SimBioSys
- Company type: [Private]
- Industry: Life Sciences
- Founded: 2018
- Headquarters: Champaign, IL, USA
- Key people: Tushar Pandey, Chief Executive Officer
- Website: www.simbiosys.com

= Simbiosys =

SimBioSys (short for Simulated Biological Systems) is a technology company deploying a combination of artificial intelligence and biophysical simulations to improve the personalized and patient-specific understanding of cancer.

SimBioSys developed a simulation engine, TumorScope, which utilizes current standard of care diagnostic data (imaging & pathology) to create spatially resolved virtual replicas of an individual tumor and microenvironment and uses mechanistic models to incorporate the major hallmarks of cancer including drug sensitivity & delivery, metabolism, mechanical forces. The simulations enable precise & comprehensive predictions of response to therapy while providing researchers and clinicians keys insights into mechanisms of resistance. By virtualizing cancer, clinicians and patients are empowered with a better understanding of the disease and can assess all available options computationally to truly individualize treatment.

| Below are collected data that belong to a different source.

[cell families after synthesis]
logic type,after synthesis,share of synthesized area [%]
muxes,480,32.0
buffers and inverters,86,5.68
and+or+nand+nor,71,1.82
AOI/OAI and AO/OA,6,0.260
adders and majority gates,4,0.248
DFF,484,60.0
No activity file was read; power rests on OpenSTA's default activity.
### src/rtl/parametric_arb_mux.sv
// parametric_arb_mux: registered packet-aware N-to-1 stream mux with internal round-robin/fixed-priority arbitration
// Ports: CLK/RST (async active-high); VALID_IN/DATA_IN/LAST_IN/READY_OUT per input channel;
// VALID_OUT/DATA_OUT/LAST_OUT/SEL_OUT registered output stream with READY_IN backpressure;
// LOCKED_OUT high while a grant is held mid-packet.
module parametric_arb_mux #(
  parameter int DATA_WIDTH = 16,
  parameter int NUM_INPUTS = 8,
  parameter int ARB_MODE = 0,
  parameter int SEL_WIDTH = $clog2(NUM_INPUTS)
) (
  input  logic                  CLK,
  input  logic                  RST,
  input  logic [NUM_INPUTS-1:0] VALID_IN,
  input  logic [DATA_WIDTH-1:0] DATA_IN [NUM_INPUTS],
  input  logic [NUM_INPUTS-1:0] LAST_IN,
  output logic [NUM_INPUTS-1:0] READY_OUT,
  output logic                  VALID_OUT,
  output logic [DATA_WIDTH-1:0] DATA_OUT,
  output logic                  LAST_OUT,
  output logic [SEL_WIDTH-1:0]  SEL_OUT,
  input  logic                  READY_IN,
  output logic                  LOCKED_OUT
);
  typedef enum logic {IDLE, LOCKED} state_t;
  state_t state, state_n;
  logic [SEL_WIDTH-1:0] gnt, last_gnt, pick, cur, idx;
  logic found, has_cur, out_free, xfer;
  int base;
  // Scan starts just past the last finished packet's channel (round-robin) or at 0 (fixed priority)
  always_comb begin
    pick = '0;
    found = 1'b0;
    idx = '0;
    base = ARB_MODE == 1 ? 0 : int'(last_gnt) + 1;
    for (int k = 0; k < NUM_INPUTS; k++) begin
      idx = SEL_WIDTH'((base + k) % NUM_INPUTS);
      if (!found && VALID_IN[idx]) begin
        pick = idx;
        found = 1'b1;
      end
    end
  end
  assign cur = state == LOCKED ? gnt : pick;
  assign has_cur = state == LOCKED || |VALID_IN;
  assign out_free = !VALID_OUT || READY_IN;
  assign xfer = out_free && has_cur && VALID_IN[cur];
  assign READY_OUT = (out_free && has_cur && !RST) ? NUM_INPUTS'(1) << cur : '0;
  assign LOCKED_OUT = state == LOCKED;
  always_comb begin
    state_n = state;
    if (xfer) state_n = LAST_IN[cur] ? IDLE : LOCKED;
  end
  always_ff @(posedge CLK or posedge RST) begin
    if (RST) state <= IDLE;
    else state <= state_n;
  end
  always_ff @(posedge CLK or posedge RST) begin
    if (RST) begin
      VALID_OUT <= 1'b0;
      DATA_OUT <= '0;
      LAST_OUT <= 1'b0;
      SEL_OUT <= '0;
      gnt <= '0;
      last_gnt <= SEL_WIDTH'(NUM_INPUTS - 1);
    end else if (xfer) begin
      VALID_OUT <= 1'b1;
      DATA_OUT <= DATA_IN[cur];
      LAST_OUT <= LAST_IN[cur];
      SEL_OUT <= cur;
      if (LAST_IN[cur]) last_gnt <= cur;
      else gnt <= cur;
    end else if (out_free) begin
      VALID_OUT <= 1'b0;
    end
  end
endmodule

In the crowded world of genomics, new approaches have many barriers to becoming a new standard of care. SimBioSys complements and/or supersedes current precision medicine techniques while only relying on readily available and previously acquired datasets.

==Products==
The first indication to market will be Early Stage Breast Cancer where there is significant opportunity to improve outcomes by selecting the right first line therapy while de-escalating care and lowering costs and side effects.

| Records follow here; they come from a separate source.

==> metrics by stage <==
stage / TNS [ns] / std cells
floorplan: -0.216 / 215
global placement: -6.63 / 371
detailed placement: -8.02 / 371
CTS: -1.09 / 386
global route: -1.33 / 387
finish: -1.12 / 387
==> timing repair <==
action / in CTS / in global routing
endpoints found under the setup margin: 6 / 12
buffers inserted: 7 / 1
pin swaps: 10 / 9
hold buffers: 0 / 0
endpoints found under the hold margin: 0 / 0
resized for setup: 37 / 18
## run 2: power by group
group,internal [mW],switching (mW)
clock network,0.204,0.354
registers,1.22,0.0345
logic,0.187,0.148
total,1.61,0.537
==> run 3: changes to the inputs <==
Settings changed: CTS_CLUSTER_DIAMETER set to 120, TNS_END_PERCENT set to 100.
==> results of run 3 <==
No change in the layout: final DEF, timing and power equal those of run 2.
<file path="config.mk">
export PLATFORM = sky130hd
export DESIGN_NAME = distance_frame_sched
export DESIGN_NICKNAME = d
export VERILOG_FILES = /design/src/rtl/distance_frame_sched.sv
export SDC_FILE = /design/constraint.sdc
export NUM_CORES = 1
export LEC_CHECK = 0
export ABC_AREA = 1
export BUFFER_PORTS_ARGS = -buffer_cell sky130_fd_sc_hd__buf_4
export CAP_MARGIN = 10
export CORE_MARGIN = 2
export CORE_UTILIZATION = 65
export DETAILED_ROUTE_END_ITERATION = 7
export GPL_ROUTABILITY_DRIVEN = 1
export PLACE_DENSITY = 0.84
export SYNTH_ARGS = -nofsm -noshare
export SYNTH_HDL_FRONTEND = slang
export SYNTH_SLANG_ARGS = --single-unit
</file>
<file path="constraint.sdc">
create_clock -name clk -period 4.51 [get_ports clk]
set_input_delay 0.451 -clock clk [delete_from_list [all_inputs] [get_ports clk]]
set_output_delay 0.451 -clock clk [all_outputs]
set_load 0.02 [all_outputs]
</file>
File: config.mk
export PLATFORM = sky130hd
export DESIGN_NAME = sram_port_arbiter
export DESIGN_NICKNAME = d
export VERILOG_FILES = /design/src/rtl/sram_port_arbiter.sv
export SDC_FILE = /design/constraint.sdc
export NUM_CORES = 1
export LEC_CHECK = 0
export BUFFER_PORTS_ARGS = -buffer_cell sky130_fd_sc_hd__buf_2
export CAP_MARGIN = 5
export CORE_AREA = 2 2 122 124
export CTS_BUF_LIST = sky130_fd_sc_hd__clkbuf_16
export CTS_CLUSTER_DIAMETER = 200
export DETAILED_ROUTE_END_ITERATION = 8
export DIE_AREA = 0 0 124 126
export GPL_ROUTABILITY_DRIVEN = 0
export GPL_TIMING_DRIVEN = 0
export PLACE_DENSITY = 0.51
export RECOVER_POWER = 25
export SETUP_SLACK_MARGIN = 0.15
export SKIP_CTS_REPAIR_TIMING = 1
export SLEW_MARGIN = 20
export SYNTH_ARGS = -nofsm -noshare
export SYNTH_HDL_FRONTEND = slang
export SYNTH_SLANG_ARGS = --single-unit
File: constraint.sdc
create_clock -name clk -period 3.64 [get_ports clk]
set_input_delay 0 -clock clk [delete_from_list [all_inputs] [get_ports clk]]
set_output_delay 0 -clock clk [all_outputs]
set_load 0.02 [all_outputs]
### config.mk
export PLATFORM = sky130hd
export DESIGN_NAME = butterfly_mem_arb_flat
export DESIGN_NICKNAME = d
export VERILOG_FILES = /design/src/rtl/butterfly_pkg.sv /design/src/rtl/butterfly_mem_arb_if.sv /design/src/rtl/butterfly_arb_starve_ctr.sv /design/src/rtl/butterfly_mem_arb.sv /design/src/flat_wrapper.sv
export SDC_FILE = /design/constraint.sdc
export NUM_CORES = 1
export LEC_CHECK = 0
export BUFFER_PORTS_ARGS = -buffer_cell sky130_fd_sc_hd__buf_2
export CORE_AREA = 2 2 101 103
export DETAILED_ROUTE_END_ITERATION = 10
export DIE_AREA = 0 0 103 105
export HOLD_SLACK_MARGIN = 0.02
export PLACE_DENSITY_LB_ADDON = 0.05
export SLEW_MARGIN = 20
export SYNTH_ARGS = -nofsm -noshare
export SYNTH_HDL_FRONTEND = slang
export SYNTH_SLANG_ARGS = --single-unit
### constraint.sdc
create_clock -name clk_i -period 1 [get_ports clk_i]
set_input_delay 0.1 -clock clk_i [delete_from_list [all_inputs] [get_ports clk_i]]
set_output_delay 0.1 -clock clk_i [all_outputs]
set_load 0.1 [all_outputs]
### src/rtl/butterfly_pkg.sv
// butterfly_pkg: shared types and constants for the ButterFly memory arbiter.
//   XLEN       - datapath width (32).
//   arb_rsp_e  - owner of the read response in flight (NONE, IF, DM_RD).
package butterfly_pkg;

    localparam int unsigned XLEN = 32;

    typedef enum logic [1:0] {
        NONE  = 2'd0,
        IF    = 2'd1,
        DM_RD = 2'd2
    } arb_rsp_e;

endpackage

### src/rtl/butterfly_mem_arb_if.sv
// butterfly_mem_arb_if: bundle of the fetch port, data port and SRAM port
// around butterfly_mem_arb.
//   slave  - arbiter view: consumes fetch/data requests and SRAM read data,
//            drives readies, responses and the SRAM request.
//   master - surrounding view (core + SRAM): the mirror image.
interface butterfly_mem_arb_if
    import butterfly_pkg::*;
#(
    parameter int ADDR_W = 14
);
    // fetch port
    logic              if_valid_i;
    logic [XLEN-1:0]   if_addr_i;
    logic              if_ready_o;
    logic              if_rvalid_o;
    logic [XLEN-1:0]   if_rdata_o;
    // data port
    logic              dm_valid_i;
    logic              dm_we_i;
    logic [XLEN-1:0]   dm_addr_i;
    logic [XLEN-1:0]   dm_wdata_i;
    logic [3:0]        dm_wstrb_i;
    logic              dm_ready_o;
    logic              dm_rvalid_o;
    logic [XLEN-1:0]   dm_rdata_o;
    // SRAM port
    logic              mem_req_o;
    logic              mem_we_o;
    logic [ADDR_W-1:0] mem_addr_o;
    logic [XLEN-1:0]   mem_wdata_o;
    logic [3:0]        mem_wstrb_o;
    logic [XLEN-1:0]   mem_rdata_i;

    modport slave (
        input  if_valid_i, if_addr_i,
        output if_ready_o, if_rvalid_o, if_rdata_o,
        input  dm_valid_i, dm_we_i, dm_addr_i, dm_wdata_i, dm_wstrb_i,
        output dm_ready_o, dm_rvalid_o, dm_rdata_o,
        output mem_req_o, mem_we_o, mem_addr_o, mem_wdata_o, mem_wstrb_o,
        input  mem_rdata_i
    );

    modport master (
        output if_valid_i, if_addr_i,
        input  if_ready_o, if_rvalid_o, if_rdata_o,
        output dm_valid_i, dm_we_i, dm_addr_i, dm_wdata_i, dm_wstrb_i,
        input  dm_ready_o, dm_rvalid_o, dm_rdata_o,
        input  mem_req_o, mem_we_o, mem_addr_o, mem_wdata_o, mem_wstrb_o,
        output mem_rdata_i
    );

endinterface
==> src/rtl/wb_arbiter_pkg.sv <==
// Shared core defines: writeback widths, requester indices, small helpers.
// Latency: n/a (constants and pure functions only).
// Backpressure: n/a.
package wb_arbiter_pkg;

    // Default widths shared with exers and the ALUs.
    localparam int WB_NREQ    = 4;
    localparam int WB_ROBID_W = 7;
    localparam int WB_RD_W    = 6;
    localparam int WB_DATA_W  = 32;

    // Requester indices on the writeback arbiter.
    localparam int REQ_SCALU0 = 0;
    localparam int REQ_SCALU1 = 1;
    localparam int REQ_MCALU0 = 2;
    localparam int REQ_MCALU1 = 3;

    // Index increment with wrap at n, used for the round-robin pointer.
    function automatic int unsigned wrap_inc(input int unsigned idx, input int unsigned n);
        return (idx + 1 >= n) ? 0 : idx + 1;
    endfunction

endpackage
$ cat src/rtl/spike_rate_decoder_if.sv
// Signal bundle for spike_rate_decoder: network spike input, window control and rate/display outputs.
// The master side (stimulus or top level) drives the inputs; the slave side is the decoder.
interface spike_rate_decoder_if #(
   parameter int LEN_W = 8,
   parameter int CNT_W = 8
);
   logic             ena;
   logic             spike_in;
   logic [LEN_W-1:0] window_len;
   logic [CNT_W-1:0] rate_count;
   logic             rate_valid;
   logic             rate_ovf;
   logic [6:0]       segments;

   modport master (
      output ena, spike_in, window_len,
      input  rate_count, rate_valid, rate_ovf, segments
   );

   modport slave (
      input  ena, spike_in, window_len,
      output rate_count, rate_valid, rate_ovf, segments
   );
endinterface

$ cat src/rtl/spike_rate_decoder.sv
// Counts rising spike edges over a window of PRESCALE-cycle ticks and latches the rate for display.
// Define SPIKE_DEC_HEX_EN to show hex 0-F on the segments; otherwise the display clamps to decimal 0-9.
//
// state   | meaning
// ST_LOAD | window start: latch window_len on the next enabled cycle
// ST_RUN  | window in progress with latched length
module spike_rate_decoder #(
   parameter int PRESCALE = 256,
   parameter int LEN_W    = 8,
   parameter int CNT_W    = 8
) (
   input logic                clk,
   input logic                rst_n,
   spike_rate_decoder_if.slave bus
);
   localparam int TICK_W = (PRESCALE > 1) ? $clog2(PRESCALE) : 1;
   localparam logic [TICK_W-1:0] TICK_LAST = TICK_W'(PRESCALE - 1);
   localparam logic [CNT_W-1:0]  CNT_MAX   = '1;
`ifdef SPIKE_DEC_HEX_EN
   localparam int DISP_MAX = 15;
`else
   localparam int DISP_MAX = 9;
`endif

   typedef enum logic {ST_LOAD, ST_RUN} state_t;

   state_t            state, state_nx;
   logic [TICK_W-1:0] tick_cnt;
   logic [LEN_W-1:0]  win_cnt;
   logic [LEN_W-1:0]  len_q;
   logic [LEN_W-1:0]  len_sel;
   logic [LEN_W-1:0]  len_eff;
   logic [CNT_W-1:0]  spike_cnt, spike_cnt_nx;
   logic              ovf, ovf_nx;
   logic              spike_prev;
   logic              edge_hit;
   logic              tick;
   logic              win_end;
   logic              load_len;
   logic [CNT_W-1:0]  rate_count_q;
   logic              rate_valid_q;
   logic              rate_ovf_q;
   logic [31:0]       rate_ext;
   logic [3:0]        digit;
   logic [6:0]        seg;

   // In ST_LOAD the live window_len governs the current cycle so a 1-tick window can end immediately.
   always_comb begin
      edge_hit = bus.spike_in & ~spike_prev & bus.ena;
      tick     = bus.ena && (tick_cnt == TICK_LAST);
      len_sel  = (state == ST_LOAD) ? bus.window_len : len_q;
      len_eff  = (len_sel == '0) ? LEN_W'(1) : len_sel;
      win_end  = tick && (win_cnt == (len_eff - LEN_W'(1)));
      spike_cnt_nx = spike_cnt;
      ovf_nx       = ovf;
      if (edge_hit) begin
         if (spike_cnt == CNT_MAX) ovf_nx = 1'b1;
         else                      spike_cnt_nx = spike_cnt + CNT_W'(1);
      end
   end

   always_comb begin
      state_nx = state;
      load_len = 1'b0;
      case (state)
         ST_LOAD: begin
            if (bus.ena) begin
               load_len = 1'b1;
               state_nx = win_end ? ST_LOAD : ST_RUN;
            end
         end
         ST_RUN: begin
            if (win_end) state_nx = ST_LOAD;
         end
         default: state_nx = ST_LOAD;
      endcase
   end

   always_ff @(posedge clk or negedge rst_n) begin
      if (!rst_n) begin
         state        <= ST_LOAD;
         spike_prev   <= 1'b0;
         tick_cnt     <= '0;
         win_cnt      <= '0;
         len_q        <= '0;
         spike_cnt    <= '0;
         ovf          <= 1'b0;
         rate_count_q <= '0;
         rate_valid_q <= 1'b0;
         rate_ovf_q   <= 1'b0;
      end else begin
         spike_prev   <= bus.spike_in;
         state        <= state_nx;
         rate_valid_q <= win_end;
         if (load_len) len_q <= len_eff;
         if (bus.ena) tick_cnt <= tick ? '0 : tick_cnt + TICK_W'(1);
         if (win_end) begin
            win_cnt      <= '0;
            spike_cnt    <= '0;
            ovf          <= 1'b0;
            rate_count_q <= spike_cnt_nx;
            rate_ovf_q   <= ovf_nx;
         end else begin
            if (tick) win_cnt <= win_cnt + LEN_W'(1);
            spike_cnt <= spike_cnt_nx;
            ovf       <= ovf_nx;
         end
      end
   end

   always_comb begin
      rate_ext = 32'(rate_count_q);
      digit    = (rate_ext > DISP_MAX) ? 4'(DISP_MAX) : 4'(rate_ext);
      case (digit)
         4'h0:    seg = 7'h3F;
         4'h1:    seg = 7'h06;
         4'h2:    seg = 7'h5B;
         4'h3:    seg = 7'h4F;
         4'h4:    seg = 7'h66;
         4'h5:    seg = 7'h6D;
         4'h6:    seg = 7'h7D;
         4'h7:    seg = 7'h07;
         4'h8:    seg = 7'h7F;
         4'h9:    seg = 7'h6F;
         4'hA:    seg = 7'h77;
         4'hB:    seg = 7'h7C;
         4'hC:    seg = 7'h39;
         4'hD:    seg = 7'h5E;
         4'hE:    seg = 7'h79;
         default: seg = 7'h71;
      endcase
   end

   assign bus.rate_count = rate_count_q;
   assign bus.rate_valid = rate_valid_q;
   assign bus.rate_ovf   = rate_ovf_q;
   assign bus.segments   = seg;
endmodule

A retrospective study across 800 patients demonstrated volumetric errors under 4%. A recent pivotal study at University of Chicago, TumorScope™ produced 91% sensitivity and 93% specificity rates of predicting complete response to the physician's choice of therapy at the time of diagnosis. SimBioSys collaborates with over 130 oncologists across the country representing 16 premier cancer centers such University of Chicago, University of North Carolina, OHSU, among others.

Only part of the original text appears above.